21 maggio 2013

Già fatto!


Leggo solo oggi di una notizia che per me ha dell'inverosimile, ma che è coerente a pensarci bene con il clima di democrazia esautorata in cui ci stiamo da tempo incamminando. "Dalle e dalle si piega anche u' metall" diceva Arbore . E da almeno un decennio e non solo in Italia che si vuole censurare la rete, ed applicare le leggi sull'editoria in rete e specificatamente il reato di "Istigazione a delinquere e apologia di reato" a mezzo blog oltre che a mezzo stampa. Ci fu anche il tentativo di una legge nel governo Berlusconi, poi lasciata decadere. Ora là dove non arriva il parlamento arrivano i giudici. Infatti sono stati i commenti altrui a causare la condanna a nove mesi di carcere per il gestore della pagina Facebook Cartellopoli, dedicata alla lotta al degrado urbano di Roma. Sono arrivate le motivazioni della sentenza di due mesi fa con cui Massimiliano T. veniva condannato per "Istigazione a delinquere e apologia di reato", su denuncia di una società di affissioni. Al di la del caso singolo qual'è la strada apertasi con questa sentenza? Che basta che qualcuno mandi un commento sul tuo blog o pagina facebook e che il gestore della pagina non la censura prontamente per consentire di essere condannato. Per chi frequenta la rete sa perfettamente che è praticamente impossibile controllare in tempo reale tutti i commenti e i post che arrivano, specialmente su pagine di Facebook . Qual'è allora il messaggio?
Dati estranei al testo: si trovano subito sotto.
--- src/rtl/phase_noise_ctrl.sv ---
// Phase-impairment sequencer: settle, ramp and hold segments with
// optional LFSR jitter, one rotator angle per input sample strobe.
module phase_noise_ctrl #(
  parameter int          PW        = 16,
  parameter int          CW        = 16,
  parameter logic [15:0] LFSR_SEED = 16'hACE1
) (
  input  logic          clk,
  input  logic          reset,
  input  logic          start,
  input  logic          abort,
  input  logic          in_valid,
  input  logic [CW-1:0] settle_len,
  input  logic [CW-1:0] ramp_len,
  input  logic [PW-1:0] ramp_step,
  input  logic [CW-1:0] hold_len,
  input  logic          jit_en,
  input  logic [3:0]    jit_shift,
  output logic [PW-1:0] phase_out,
  output logic          phase_valid,
  output logic          busy,
  output logic          done,
  output logic [1:0]    state_o
);

  typedef enum logic [1:0] {
    IDLE   = 2'd0,
    SETTLE = 2'd1,
    RAMP   = 2'd2,
    HOLD   = 2'd3
  } state_t;

  state_t        state_q;
  state_t        state_d;
  state_t        first_seg;
  state_t        after_settle;
  state_t        after_ramp;

  logic [PW-1:0] acc_q;
  logic [PW-1:0] acc_d;
  logic [PW-1:0] freq_q;
  logic [PW-1:0] freq_d;
  logic [CW-1:0] cnt_q;
  logic [CW-1:0] cnt_d;
  logic [15:0]   lfsr_q;
  logic [15:0]   lfsr_d;
  logic [PW-1:0] phase_q;
  logic [PW-1:0] phase_d;
  logic          pv_q;
  logic          pv_d;
  logic          done_q;
  logic          done_d;
  logic          load;

  logic [CW-1:0] settle_q;
  logic [CW-1:0] ramp_q;
  logic [CW-1:0] hold_q;
  logic [PW-1:0] step_q;
  logic          jit_en_q;
  logic [3:0]    shift_q;

  logic [CW-1:0]        seg_len;
  logic                 last;
  logic                 lfsr_fb;
  logic signed [PW-1:0] jit_ext;
  logic [PW-1:0]        jitter;
  logic [PW-1:0]        freq_up;
  logic [PW-1:0]        acc_ramp;
  logic [PW-1:0]        acc_hold;

  assign lfsr_fb = lfsr_q[15] ^ lfsr_q[13]
                 ^ lfsr_q[12] ^ lfsr_q[10];

  // Jitter is only ever added to the output word, never to acc.
  assign jit_ext = PW'($signed(lfsr_q));
  assign jitter  = jit_en_q ? PW'(jit_ext >>> shift_q) : '0;

  assign freq_up  = freq_q + step_q;
  assign acc_ramp = acc_q + freq_up;
  assign acc_hold = acc_q + freq_q;

  always_comb begin
    seg_len = hold_q;
    unique case (1'b1)
      (state_q == SETTLE): seg_len = settle_q;
      (state_q == RAMP):   seg_len = ramp_q;
      default:             seg_len = hold_q;
    endcase
  end

  assign last = (cnt_q == seg_len - CW'(1));

  always_comb begin
    first_seg = IDLE;
    if (settle_len != '0) begin
      first_seg = SETTLE;
    end else if (ramp_len != '0) begin
      first_seg = RAMP;
    end else if (hold_len != '0) begin
      first_seg = HOLD;
    end
  end

  assign after_settle = (ramp_q != '0) ? RAMP :
                        (hold_q != '0) ? HOLD : IDLE;
  assign after_ramp   = (hold_q != '0) ? HOLD : IDLE;

  always_comb begin
    state_d = state_q;
    acc_d   = acc_q;
    freq_d  = freq_q;
    cnt_d   = cnt_q;
    lfsr_d  = lfsr_q;
    phase_d = phase_q;
    pv_d    = 1'b0;
    done_d  = 1'b0;
    load    = 1'b0;
    if (abort) begin
      state_d = IDLE;
    end else if (state_q == IDLE) begin
      if (start) begin
        load    = 1'b1;
        acc_d   = '0;
        freq_d  = '0;
        cnt_d   = '0;
        lfsr_d  = LFSR_SEED;
        state_d = first_seg;
        done_d  = (first_seg == IDLE);
      end
    end else if (in_valid) begin
      pv_d  = 1'b1;
      cnt_d = last ? '0 : cnt_q + CW'(1);
      if (jit_en_q) begin
        lfsr_d = {lfsr_q[14:0], lfsr_fb};
      end
      unique case (1'b1)
        (state_q == SETTLE): begin
          phase_d = jitter;
          if (last) state_d = after_settle;
        end
        (state_q == RAMP): begin
          freq_d  = freq_up;
          acc_d   = acc_ramp;
          phase_d = acc_ramp + jitter;
          if (last) state_d = after_ramp;
        end
        default: begin
          acc_d   = acc_hold;
          phase_d = acc_hold + jitter;
          if (last) state_d = IDLE;
        end
      endcase
      done_d = last && (state_d == IDLE);
    end
  end

  always_ff @(posedge clk) begin
    if (!reset) begin
      state_q  <= IDLE;
      acc_q    <= '0;
      freq_q   <= '0;
      cnt_q    <= '0;
      lfsr_q   <= LFSR_SEED;
      phase_q  <= '0;
      pv_q     <= 1'b0;
      done_q   <= 1'b0;
      settle_q <= '0;
      ramp_q   <= '0;
      hold_q   <= '0;
      step_q   <= '0;
      jit_en_q <= 1'b0;
      shift_q  <= '0;
    end else begin
      state_q <= state_d;
      acc_q   <= acc_d;
      freq_q  <= freq_d;
      cnt_q   <= cnt_d;
      lfsr_q  <= lfsr_d;
      phase_q <= phase_d;
      pv_q    <= pv_d;
      done_q  <= done_d;
      if (load) begin
        settle_q <= settle_len;
        ramp_q   <= ramp_len;
        hold_q   <= hold_len;
        step_q   <= ramp_step;
        jit_en_q <= jit_en;
        shift_q  <= jit_shift;
      end
    end
  end

  assign phase_out   = phase_q;
  assign phase_valid = pv_q;
  assign done        = done_q;
  assign busy        = (state_q != IDLE);
  assign state_o     = state_q;

endmodule
===== config.mk =====
export PLATFORM = sky130hd
export DESIGN_NAME = mul16_issue_ctrl
export DESIGN_NICKNAME = d
export VERILOG_FILES = /design/src/rtl/mul16_issue_ctrl.sv
export SDC_FILE = /design/constraint.sdc
export NUM_CORES = 1
export LEC_CHECK = 0
export BUFFER_PORTS_ARGS = -buffer_cell sky130_fd_sc_hd__buf_4
export CORE_MARGIN = 8
export CORE_UTILIZATION = 41
export DETAILED_ROUTE_END_ITERATION = 12
export PLACE_DENSITY = 0.7
export SYNTH_ARGS = -nofsm -noshare
export SYNTH_HDL_FRONTEND = slang
export SYNTH_SLANG_ARGS = --single-unit

===== constraint.sdc =====
create_clock -name clk -period 2.4 [get_ports clk]
set_input_delay 0.36 -clock clk [delete_from_list [all_inputs] [get_ports clk]]
set_output_delay 0.36 -clock clk [all_outputs]
set_load 0.1 [all_outputs]

===== src/rtl/mul16_issue_ctrl.sv =====
// Initiator-side controller for the progressive signed multiplier: one request in flight,
// operand formatting per precision, result capture with timeout, and a post-issue drain.
module mul16_issue_ctrl #(
  parameter int TIMEOUT_CYCLES = 16,
  parameter int DRAIN_CYCLES   = 8,
  parameter int CNT_W          = 5
) (
  input  logic        clk,
  input  logic        rst_n,
  input  logic        req_valid,
  output logic        req_ready,
  input  logic [15:0] req_a,
  input  logic [15:0] req_b,
  input  logic [1:0]  req_prec,
  output logic        rsp_valid,
  input  logic        rsp_ready,
  output logic [31:0] rsp_data,
  output logic [1:0]  rsp_prec,
  output logic        rsp_err,
  output logic [15:0] mul_a,
  output logic [15:0] mul_b,
  output logic        mul_valid_in,
  input  logic [7:0]  mul_q1_6,
  input  logic        mul_q1_6_valid,
  input  logic [15:0] mul_q1_14,
  input  logic        mul_q1_14_valid,
  input  logic [31:0] mul_q1_30,
  input  logic        mul_q1_30_valid,
  output logic        busy
);

  typedef enum logic [2:0] {S_IDLE, S_ISSUE, S_WAIT, S_RESP, S_DRAIN} state_t;

  localparam logic [1:0] PREC_RSVD = 2'd3;

  state_t           state_q, state_d;
  logic [CNT_W-1:0] cnt_q, cnt_d;
  logic [1:0]       prec_q, prec_d;
  logic             req_ready_d, busy_d, rsp_valid_d, rsp_err_d, mul_valid_in_d;
  logic [31:0]      rsp_data_d;
  logic [1:0]       rsp_prec_d;
  logic [15:0]      mul_a_d, mul_b_d;
  logic             sel_vld;
  logic [31:0]      sel_data;

  // Narrow precisions take the operand's top bits, sign-extended to 16.
  function automatic logic [15:0] fmt_op(input logic [15:0] x, input logic [1:0] p);
    case (p)
      2'd0:    fmt_op = {{12{x[15]}}, x[15:12]};
      2'd1:    fmt_op = {{8{x[15]}}, x[15:8]};
      default: fmt_op = x;
    endcase
  endfunction

  // Result is MSB-aligned into Q1.30, so the sign lands in bit 31 for every precision.
  always_comb begin
    sel_vld  = 1'b0;
    sel_data = '0;
    case (prec_q)
      2'd0: begin sel_vld = mul_q1_6_valid;  sel_data = {mul_q1_6, 24'b0};  end
      2'd1: begin sel_vld = mul_q1_14_valid; sel_data = {mul_q1_14, 16'b0}; end
      2'd2: begin sel_vld = mul_q1_30_valid; sel_data = mul_q1_30;          end
      default: ;
    endcase
  end

  always_comb begin
    state_d        = state_q;
    cnt_d          = cnt_q;
    prec_d         = prec_q;
    rsp_valid_d    = rsp_valid;
    rsp_data_d     = rsp_data;
    rsp_prec_d     = rsp_prec;
    rsp_err_d      = rsp_err;
    mul_a_d        = mul_a;
    mul_b_d        = mul_b;
    mul_valid_in_d = 1'b0;
    case (state_q)
      S_IDLE: if (req_valid && req_ready) begin
        prec_d = req_prec;
        if (req_prec == PREC_RSVD) begin
          state_d     = S_RESP;
          rsp_valid_d = 1'b1;
          rsp_err_d   = 1'b1;
          rsp_data_d  = '0;
          rsp_prec_d  = req_prec;
        end else begin
          state_d        = S_ISSUE;
          mul_a_d        = fmt_op(req_a, req_prec);
          mul_b_d        = fmt_op(req_b, req_prec);
          mul_valid_in_d = 1'b1;
        end
      end
      S_ISSUE: begin
        state_d = S_WAIT;
        cnt_d   = CNT_W'(1);
      end
      S_WAIT: begin
        if (sel_vld) begin
          state_d     = S_RESP;
          rsp_valid_d = 1'b1;
          rsp_data_d  = sel_data;
          rsp_err_d   = 1'b0;
          rsp_prec_d  = prec_q;
        end else if (cnt_q == CNT_W'(TIMEOUT_CYCLES)) begin
          state_d     = S_RESP;
          rsp_valid_d = 1'b1;
          rsp_data_d  = '0;
          rsp_err_d   = 1'b1;
          rsp_prec_d  = prec_q;
        end else begin
          cnt_d = cnt_q + CNT_W'(1);
        end
      end
      S_RESP: if (rsp_valid && rsp_ready) begin
        rsp_valid_d = 1'b0;
        // Anything that reached the multiplier must drain so its stale valids die out.
        if (prec_q == PREC_RSVD) begin
          state_d = S_IDLE;
        end else begin
          state_d = S_DRAIN;
          cnt_d   = CNT_W'(1);
        end
      end
      S_DRAIN: begin
        if (cnt_q == CNT_W'(DRAIN_CYCLES)) state_d = S_IDLE;
        else cnt_d = cnt_q + CNT_W'(1);
      end
      default: state_d = S_IDLE;
    endcase
    req_ready_d = (state_d == S_IDLE);
    busy_d      = (state_d != S_IDLE);
  end

  always_ff @(posedge clk) begin
    if (!rst_n) begin
      state_q      <= S_IDLE;
      cnt_q        <= '0;
      prec_q       <= '0;
      req_ready    <= 1'b1;
      busy         <= 1'b0;
      rsp_valid    <= 1'b0;
      rsp_data     <= '0;
      rsp_prec     <= '0;
      rsp_err      <= 1'b0;
      mul_a        <= '0;
      mul_b        <= '0;
      mul_valid_in <= 1'b0;
    end else begin
      state_q      <= state_d;
      cnt_q        <= cnt_d;
      prec_q       <= prec_d;
      req_ready    <= req_ready_d;
      busy         <= busy_d;
      rsp_valid    <= rsp_valid_d;
      rsp_data     <= rsp_data_d;
      rsp_prec     <= rsp_prec_d;
      rsp_err      <= rsp_err_d;
      mul_a        <= mul_a_d;
      mul_b        <= mul_b_d;
      mul_valid_in <= mul_valid_in_d;
    end
  end

endmodule
**config.mk**
```make
export PLATFORM = sky130hd
export DESIGN_NAME = pwm_multi_channel
export DESIGN_NICKNAME = d
export VERILOG_FILES = /design/src/rtl/pwm_multi_channel.sv
export SDC_FILE = /design/constraint.sdc
export NUM_CORES = 1
export LEC_CHECK = 0
export BUFFER_PORTS_ARGS = -buffer_cell sky130_fd_sc_hd__clkbuf_2
export CAP_MARGIN = 25
export CORE_UTILIZATION = 25
export CTS_CLUSTER_DIAMETER = 60
export DETAILED_ROUTE_END_ITERATION = 6
export SLEW_MARGIN = 0
export SYNTH_ARGS = -nofsm -noshare
export SYNTH_HDL_FRONTEND = slang
export SYNTH_SLANG_ARGS = --single-unit
```
**constraint.sdc**
```tcl
create_clock -name clk -period 7.44 [get_ports clk]
set_clock_uncertainty 0.05 [all_clocks]
set_input_delay 1.116 -clock clk [delete_from_list [all_inputs] [get_ports clk]]
set_output_delay 1.116 -clock clk [all_outputs]
set_load 0.005 [all_outputs]
```
**src/rtl/pwm_multi_channel.sv**
```systemverilog
// Multi-channel PWM generator with a shared period counter, double-buffered
// per-channel duty values and run-time selectable edge/centre-aligned counting.
module pwm_multi_channel #(
    parameter int unsigned CH     = 4,
    parameter int unsigned WIDTH  = 14,
    parameter int unsigned PERIOD = 10000,
    localparam int unsigned ChW   = (CH > 1) ? $clog2(CH) : 1
) (
    input  logic             clk,
    input  logic             rst,
    input  logic             en,
    input  logic             mode,
    input  logic             wr_en,
    input  logic [ChW-1:0]   wr_ch,
    input  logic [WIDTH-1:0] wr_duty,
    output logic [CH-1:0]    pwm,
    output logic             period_start
);

    localparam logic [WIDTH-1:0] PerW  = WIDTH'(PERIOD);
    localparam logic [WIDTH-1:0] PerM1 = WIDTH'(PERIOD - 1);

    typedef enum logic {
        DirUp,
        DirDown
    } dir_e;

    logic [WIDTH-1:0]          cnt_q, cnt_d;
    dir_e                      dir_q, dir_d;
    logic [CH-1:0][WIDTH-1:0]  shadow_q, shadow_d;
    logic [CH-1:0][WIDTH-1:0]  active_q, active_d;
    logic                      smode_q, smode_d;
    logic                      amode_q, amode_d;
    logic [CH-1:0]             pwm_q, pwm_d;
    logic                      ps_q, ps_d;
    logic [CH-1:0][WIDTH-1:0]  clamp_duty;
    logic                      boundary;

    // Clamp each active duty to PERIOD so the centre threshold never underflows.
    always_comb begin
        for (int i = 0; i < int'(CH); i++) begin
            clamp_duty[i] = (active_q[i] >= PerW) ? PerW : active_q[i];
        end
    end

    // Next-state: counter/direction, shadow writes, active loading, compare outputs.
    always_comb begin
        cnt_d    = cnt_q;
        dir_d    = dir_q;
        shadow_d = shadow_q;
        active_d = active_q;
        smode_d  = mode;
        amode_d  = amode_q;
        pwm_d    = '0;
        ps_d     = 1'b0;

        // Last edge of the current period: the next cnt is the first 0 of a new period.
        boundary = amode_q ? (dir_q == DirDown && cnt_q == '0) : (cnt_q == PerM1);

        if (!en) begin
            // Parked: keep the active set tracking the shadows so a restart uses fresh values.
            cnt_d    = '0;
            dir_d    = DirUp;
            active_d = shadow_q;
            amode_d  = smode_q;
        end else begin
            for (int i = 0; i < int'(CH); i++) begin
                pwm_d[i] = amode_q ? (cnt_q >= PerW - clamp_duty[i]) : (cnt_q < clamp_duty[i]);
            end
            // cnt==0 going up only occurs at the start of a period in either mode.
            ps_d = (cnt_q == '0) && (dir_q == DirUp);

            if (boundary) begin
                cnt_d    = '0;
                dir_d    = DirUp;
                active_d = shadow_q;
                amode_d  = smode_q;
            end else if (!amode_q) begin
                cnt_d = cnt_q + 1'b1;
            end else if (dir_q == DirUp) begin
                // Hold the top count one extra cycle while turning around.
                if (cnt_q == PerM1) begin
                    dir_d = DirDown;
                end else begin
                    cnt_d = cnt_q + 1'b1;
                end
            end else begin
                cnt_d = cnt_q - 1'b1;
            end
        end

        // Shadow write after the active load above, so a boundary write waits a period.
        if (wr_en && (32'(wr_ch) < CH)) begin
            shadow_d[wr_ch] = wr_duty;
        end
    end

    // State registers with synchronous reset.
    always_ff @(posedge clk) begin
        if (rst) begin
            cnt_q    <= '0;
            dir_q    <= DirUp;
            shadow_q <= '0;
            active_q <= '0;
            smode_q  <= 1'b0;
            amode_q  <= 1'b0;
            pwm_q    <= '0;
            ps_q     <= 1'b0;
        end else begin
            cnt_q    <= cnt_d;
            dir_q    <= dir_d;
            shadow_q <= shadow_d;
            active_q <= active_d;
            smode_q  <= smode_d;
            amode_q  <= amode_d;
            pwm_q    <= pwm_d;
            ps_q     <= ps_d;
        end
    end

    assign pwm          = pwm_q;
    assign period_start = ps_q;

endmodule

```
* Word-level counts from Yosys, hierarchy flattened
Cells that the tools add are included.
Word-level totals: flip-flop bits (word level) 134, input port bits 21, output and inout bits 5
Operators by class: add/sub/neg operators 6, magnitude comparators 14, eq/ne operators 3, mux-type cells 21, bitwise gates (word level) 2, reduce and logical (&&, ||, !) cells 6
Operators by type and width (number):
- 2-to-1 mux 14 bit | 8
- 2-to-1 mux 56 bit | 2
- bitwise mux 56 bit | 1
- greater-or-equal comparator 14 bit | 4
- greater-or-equal comparator 14 bit (second input constant) | 4
- < comparator 14 bit | 4
- subtractor 14 bit (first input constant) | 4
- demux 14 bit (select 2 bit) | 1
- adder 14 x 1 -> 14 bit (second input constant) | 1
- == test 14 bit (second input constant) | 1
- logical NOT 14 bit | 1
- subtractor 14 x 1 -> 14 bit (second input constant) | 1
- 2-to-1 mux 1 bit | 9
- logical AND 1 bit | 3
- < comparator 2 x 3 -> 1 bit (second input constant) | 1
- inequality test 3 bit (second input constant) | 1
- OR reduction 3 bit | 1
- greater-or-equal comparator 2 x 1 -> 1 bit (second input constant) | 1
- inequality test 2 x 1 -> 1 bit (second input constant) | 1
- inverter 1 bit | 2
- OR reduction 2 bit | 1

* Depth between registers and ports, before layout
word-level depth 5, depth in mapped cells 18, gate-level depth less buffers 16

* Least setup slack after synthesis
OpenSTA, ideal clock, no wires.
kind register to register, start register active_q[4] in the netlist's numbering, end register pwm_q[0] (netlist: pwm[0]), setup time 0.126 ns, data arrival time 3.510 ns, required time 7.264 ns, slack 3.754 ns, cell stages (with the launch flop) 16, path buffers 1, period minus slack after synthesis 3.686 ns, cells stage by stage dfxtp_1 or4_1 a21oi_1 clkbuf_1 nand2_1 ha_1 nor2_1 a21oi_1 nand2b_1 a221o_1 ha_1 a21o_1 a21oi_1 o211ai_1 a41oi_1 o22ai_1
Between the ends: longest elaborated chain between the ends 5, elaborated cells between the ends (all ways) 6, those cells by class 1 x add/sub; 3 x order compare; 2 x mux
RTL lines:
- start, declared | line 31 | logic [CH-1:0][WIDTH-1:0] active_q, active_d;
- start signal, assigned | line 113 | active_q <= active_d;
- greater-or-equal comparator 14 bit | line 42 | clamp_duty[i] = (active_q[i] >= PerW) ? PerW : active_q[i];
- 2-to-1 mux 14 bit (*) | line 42
- subtractor 14 bit | line 68 | pwm_d[i] = amode_q ? (cnt_q >= PerW - clamp_duty[i]) : (cnt_q < clamp_duty[i]);
- greater-or-equal comparator 14 bit | line 68
- 2-to-1 mux 1 bit (*) | line 68
- end signal, assigned | line 116 | pwm_q <= pwm_d;
- end, declared | line 34 | logic [CH-1:0] pwm_q, pwm_d;
Mark *: on every way between the ends. The rest lies on a longest branch, timed or not. A chain may end at the register's enable or synchronous reset.

* Worst setup path after layout
Ends and elaborated chain as after synthesis.

==> summary.md <==
| Metric | Value |
|---|---|
| Post-synthesis sequential element count | ~130 |
| Per-cell via count in the routed design | around 5.1 |
| Biggest fanout along the worst timing path | 16 |
| Worst path slowest cell | a21oi_1 |
| Max Clock Freq | between 0.2 and 0.25 GHz |
| Post-place instance area | 0.00962 sq mm |
| Number of gates given a new drive strength after cts | 0 |
| Maximum vdd drop | about 0.14 mV |
| Height of the die | 194 microns |
| Most used flip-flop cell after synthesis | dfxtp_1 |
| Total detailed-routing wirelength | around 26 mm |
| Final hold slack | 0.405 ns |
| Required arrival time at the worst endpoint | roughly 7.7 ns |
| Switching share of total power | roughly a quarter |
| CP Capture Type | flop |
| Fraction of the core area covered by cells at the end of the flow | between 20 and 30% |
| Largest stage delay on the critical path | between 0.8 and 0.9 ns |
| RSZ-0062 raised after global routing | no |
| Area enclosed by the die boundary | between 0.03 and 0.04 sq mm |
| Post-synth EDFFs | 0 |
| FF-to-FF Start | active_q[4] |
| Starting utilization of the core area | ~26% |
| Sequential share of the synthesized area | 29.2% |
| Largest net degree at the start of global routing | 71 |
| Syn_area_per_cell | approximately 7.6 sq um |
| Total of buffers placed on input and output ports | 25 |
| Core Area | around 0.036 sq mm |
| Global-route wire length before repair | roughly 42 mm |
| Power share of the clock group | between 50% and 60% |
| Arrival time of the worst setup path | 4.55 ns |
| Cell repeated most along the worst path | a21oi_1 |
| DRC Markers | 0 |
| I/O pin count | 26 |
| Fraction of registers with async set or reset after synthesis | 0% |
| Post-Layout Inst Area | ~0.010 sq mm |
| TritonCTS buffer count | 17 |
| Normalized max-slew margin | 28.7% |
| Hold Crit Endpoint | shadow_q[12] |
| Hold Path Stages | 2 |
| Number of endpoints with negative hold slack in the final report | 0 |
| Mapped Nets | 1,324 |
| Final setup violation count | 0 |
| Pre-CTS setup slack | around 3.2 ns |
| Overall power consumption | approximately 1.8 mW |
| Period minus WS final | ~4.3 ns |
| Area share of the largest cell type after synthesis | 29.2% |
| Lkg Pwr | roughly 3.8 nW |
| Final-layout setup total negative slack | 0 ns |
| Number of different library cells in the post-synthesis netlist | just under 70 |
| Startpoint of the worst setup timing path | active_q[4] |
| Path type of the worst min-delay path | reg2reg |
| Sequential share of power | a little over two fifths |
| # hold bufs at CTS | 0 |
| Total instance count after detailed placement | between 1,500 and 2,000 |
| Cells traversed along the worst timing path | or4_1 > a21oi_1 > nand2_1 > ha_1 > nor2_1 > a21oi_1 > nand2b_1 > a221o_1 > ha_1 > a21o_1 > a21oi_1 > o211ai_1 > a41oi_1 > o22ai_1 |
| PwrDens | 176 mW/mm^2 |
| Hold path start | shadow_q[12] |
| Cell class contributing the biggest share of worst-path delay | compound AO/OA/AOI/OAI gates |
| Count of filler cells inserted in the layout | between 3,000 and 4,000 |
| Via count of the first global-routing pass | around 7,900 |
| Number of non-filler instances in the completed layout | 1,665 |
| Synth warn | 0 |
| Final weighted congestion of routability-driven global placement | about 0.86 |
| Sinks on the clock net | 134 |
| Net switching power | roughly 460 uW |
| Status | completed |
| Worst Path Class, Setup | reg2reg |
| Setup Fix Bufs, Post-CTS | 0 |
| Synth cell count leaders | nand2_1, dfxtp_1, a21oi_1 |
| Final-stage net count | between 1,000 and 1,500 |
| Top-count cell post-synth | nand2_1 |
| Violation count after the first detailed-routing iteration | 483 |
| Synthesized area | approximately 0.0092 sq mm |
| Max capacitance violation total | 0 |
| Total vias in the final route | around 8,500 |
| Critical path buffer and inverter count | 0 |
| Relative area change from synthesis to final layout | 11.5% |
| Setup slack of the critical path after layout | between 3 and 4 ns |
| Clk_lat worst skew | 0.42 ns |
| Terminus of the critical flop-to-flop path | pwm[0] |
| Combinational group share of total power | 8.0% |
| Worst R2R Setup Slack | 3.14 ns |
| Largest cells by area after synthesis | dfxtp_1, ha_1, nand2_1 |
| Worst R2R Path Depth | 14 |
| Root buf cell | clkbuf_16 |
| Post-route fraction of the period consumed by the critical path | a little under 60% |
| Global-route usage over all layers | between 10 and 15% |
| Total global routing overflow | 0 |
| Final Max Tran Viols | 0 |
| HPWL Detailed | ~19 mm |
| H-tree depth | 4 |
| Slew at the pin closest to its max-slew limit | roughly 1.1 ns |
| Design internal power | 1.35 mW |
| Count of antenna-violating nets left after detailed routing | 0 |
| Type of origin of the critical path | flop |
| Clock Tree Buf Depth | 2 |
| CTS tree | yes |
| Yosys top cell by area | dfxtp_1 |
| Clock slew at the register clock pins of the worst setup and hold paths | ~0.060 ns |
| Chip width | between 150 and 200 microns |
| Share of cells above drive strength 1 | a little over an eighth |
| Detailed-route wire length per cell | around 16 microns |
| Number of cells produced by synthesis | between 1,000 and 1,500 |
| Cell row count | between 60 and 70 |
| Antenna violations before repair | 1 |
| Number of iterations in the first detailed-routing pass | 6 |
## flip-flops by register name, indices dropped and copies added, names as in the netlist
name	cells
active_q	56
shadow_q	56
cnt_q	14
pwm	4
amode_q	1
dir_q	1
period_start	1
smode_q	1
## layer usage
metal	global-route usage (%)	vias to the layer above	share of wire [%]
li1	-	4239	-
met1	19.4	3978	50
met2	21.6	230	43
met3	2.35	38	5.3
met4	3.50	0	1.3
met5	0	-	0
## cells by family (layout without fill, tap and decap cells)
family | after synthesis | in the layout | share of synthesized area (%)
fa+ha+maj | 103 | 103 | 13.9
mux | 2 | 2 | 0.245
other cells | 0 | 1 | 0
xor+xnor | 38 | 38 | 3.62
flops | 134 | 134 | 29.2
simple gates | 506 | 506 | 25.1
buf+inv | 91 | 90 | 4.72
compound gates | 330 | 330 | 23.2
## tightest hold or removal path, cell delays in order (launching register included)
cell     delay (ns)
dfxtp_1        0.31
nand2_1        0.05
a21oi_1        0.05
## how the worst max path moves through the flow
stage / cells past startpoint / to
final: 14 / pwm[0]
after global routing: 14 / pwm[0]
after CTS: 14 / pwm[0]
after detailed placement: 14 / pwm[0]
after global placement: 14 / pwm[0]
after floorplan: 15 / pwm[0]
## layout make-up
class | instances | area [sq um] | share of cell area (%)
Multi-Input combinational cell | 979 | 6080 | 59.3
Sequential cell | 134 | 2680 | 26.2
Tap cell | 461 | 577 | 5.63
Clock buffer | 20 | 467 | 4.55
Timing Repair Buffer | 32 | 180 | 1.76
Clock inverter | 12 | 163 | 1.59
Inverter | 26 | 97.6 | 0.952
Antenna cell | 1 | 2.50 | 0.0244
## power groups by stage
| stage | Sequential, mW | Clock, mW | Combinational (mW) |
|---|---|---|---|
| after CTS | 0.754 | 0.918 | 0.145 |
| after global placement | 0.769 | 0 | 0.142 |
| final | 0.755 | 0.909 | 0.144 |
| after detailed placement | 0.770 | 0 | 0.144 |
| after global routing | 0.757 | 0.947 | 0.161 |
| after floorplan | 0.762 | 0 | 0.109 |
## placed cells by master, fill, tap and decap left out, types with 9 or more instances in the layout
master     instances
clkbuf_2          24
a21oi_1          129
xor2_1            11
nor3_1            14
nand4_1           17
a21oi_2           40
and3_1            17
a211oi_1          11
dfxtp_1          134
a21o_1            17
clkbuf_16         17
nand3_1           25
nand2_1          284
o21a_1             9
xnor2_1           27
ha_1              99
nor2_1            56
nand2_2           40
inv_1             26
o21ai_0           47
Power figures use the tool's default switching activity.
Non avventurarsi nel pubblicare temi scottanti e problematici che possono generare commenti "pericolosi". Basta questo a mettersi al sicuro? Naturalmente no perché chiunque anche in forma anonima può postare qualcosa che qualcun altro( naturalmente uno potente)  lo ritenga offensivo  ed ecco che il gioco è fatto!
In realtà la Boldrini che invocava leggi più severe sul web in realtà è stata superata da destra! Già fatto qualcuno potrebbe rispondere.